§ TASK GOAL
Should the word "buffers" occur in a line of the records, copy that line.

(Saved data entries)
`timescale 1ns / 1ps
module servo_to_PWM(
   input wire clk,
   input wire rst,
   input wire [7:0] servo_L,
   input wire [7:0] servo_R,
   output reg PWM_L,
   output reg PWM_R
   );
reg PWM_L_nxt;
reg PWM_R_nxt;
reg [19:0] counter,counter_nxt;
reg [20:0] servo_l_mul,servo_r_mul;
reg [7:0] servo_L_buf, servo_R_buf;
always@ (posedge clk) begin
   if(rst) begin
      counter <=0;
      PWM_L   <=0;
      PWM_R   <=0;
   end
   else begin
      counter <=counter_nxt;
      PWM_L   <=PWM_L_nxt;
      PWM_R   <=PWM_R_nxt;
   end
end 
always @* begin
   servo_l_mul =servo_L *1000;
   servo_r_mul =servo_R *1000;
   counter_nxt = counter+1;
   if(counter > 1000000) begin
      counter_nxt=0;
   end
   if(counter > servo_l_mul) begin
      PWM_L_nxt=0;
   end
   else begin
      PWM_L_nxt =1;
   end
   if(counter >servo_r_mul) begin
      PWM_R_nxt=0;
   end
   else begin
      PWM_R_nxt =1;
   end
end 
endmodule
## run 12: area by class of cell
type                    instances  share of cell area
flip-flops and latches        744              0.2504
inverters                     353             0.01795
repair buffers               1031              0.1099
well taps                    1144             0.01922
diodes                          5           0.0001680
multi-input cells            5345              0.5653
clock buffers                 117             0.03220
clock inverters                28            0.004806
Design DT, start of the top module:
module DT(
        input                   clk,
        input                   reset,
        output                  done,
        output                  sti_rd,
        output  [9:0]           sti_addr,
        input   [15:0]          sti_di,
        output                  res_wr,
        output                  res_rd,
        output  reg [13:0]      res_addr,
        output  reg [7:0]       res_do,
        input   [7:0]           res_di
        );
For scale: ~1,600 cells after synthesis, ~140 flip-flops, about 62 I/O pins.
export LEC_CHECK = 0
export ABC_AREA = 1
export CAP_MARGIN = 35
export CELL_PAD_IN_SITES_GLOBAL_PLACEMENT = 0
export CORE_MARGIN = 3
export CORE_UTILIZATION = 59
export GPL_TIMING_DRIVEN = 1
export HOLD_SLACK_MARGIN = -0.09
export MAX_ROUTING_LAYER = met5
export PLACE_DENSITY = 0.67
export SETUP_SLACK_MARGIN = -0.52
export SLEW_MARGIN = 10
export TNS_END_PERCENT = 20
create_clock -name core_clock -period 5.28 [get_ports {clk}]
run.sh (not shown) runs the stock make flow with config.mk's settings and CLKGATE_MAP_FILE=.
The baseline completed, yet does not pass: setup timing.
Next try:
Settings changed: ABC_AREA 1 to unset, CAP_MARGIN 35 to 20, CELL_PAD_IN_SITES_GLOBAL_PLACEMENT 0 to unset, CORE_MARGIN 3 to 2, CORE_UTILIZATION 59 to 63, GPL_TIMING_DRIVEN 1 to unset, HOLD_SLACK_MARGIN -0.09 to unset, MAX_ROUTING_LAYER met5 to unset, PLACE_DENSITY 0.67 to unset, SETUP_SLACK_MARGIN -0.52 to unset, SLEW_MARGIN 10 to 20, TNS_END_PERCENT 20 to 5.
Clock period 5.28 ns to 7.26 ns, I/O delays scaled along.
=> The changed run ran to the end with violations: setup timing; wire length came out lower by 14%; first-iteration DRC count fell by 16%; cell area shrinks by 7.4%; hold slack improved by 0.031 ns; final cell count is lower by 24%; global-route usage goes down by 0.45 points.
## v39
// FPU_top_level
module FPU_top_level
(
 input 	       clk,
 input 	       nrst,
 input  [31:0] floating_point1,
 input  [31:0] floating_point2,
 input  [2:0]  frm,
 input  [6:0]  funct7,
 output [31:0] floating_point_out,
 output [4:0]  flags
 );
==> flow/config.mk <==
export PLATFORM = sky130hd
export DESIGN_NAME = FPU_top_level
export DESIGN_NICKNAME = FPU_top_level
export VERILOG_FILES = /design/flow/design.v
export SDC_FILE = /design/flow/constraint.sdc
export NUM_CORES = 4
export LEC_CHECK = 0
export CAP_MARGIN = 20
export CORE_MARGIN = 2
export CORE_UTILIZATION = 66
export CTS_CLUSTER_DIAMETER = 254
export SETUP_SLACK_MARGIN = -0.43
export SLEW_MARGIN = 20
==> flow/constraint.sdc <==
create_clock -name core_clock -period 7.32 [get_ports {clk}]
set_input_delay 1.4640 -clock core_clock [delete_from_list [all_inputs] [get_ports {clk}]]
set_output_delay 1.4640 -clock core_clock [all_outputs]
set_load 0.01 [all_outputs]
run.sh (not shown) runs the stock make flow with config.mk's settings and CLKGATE_MAP_FILE=.
v39 finished all stages; layout check result: FAIL, due to negative setup slack.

§ ANSWER TO THE EXERCISE
repair buffers               1031              0.1099
clock buffers                 117             0.03220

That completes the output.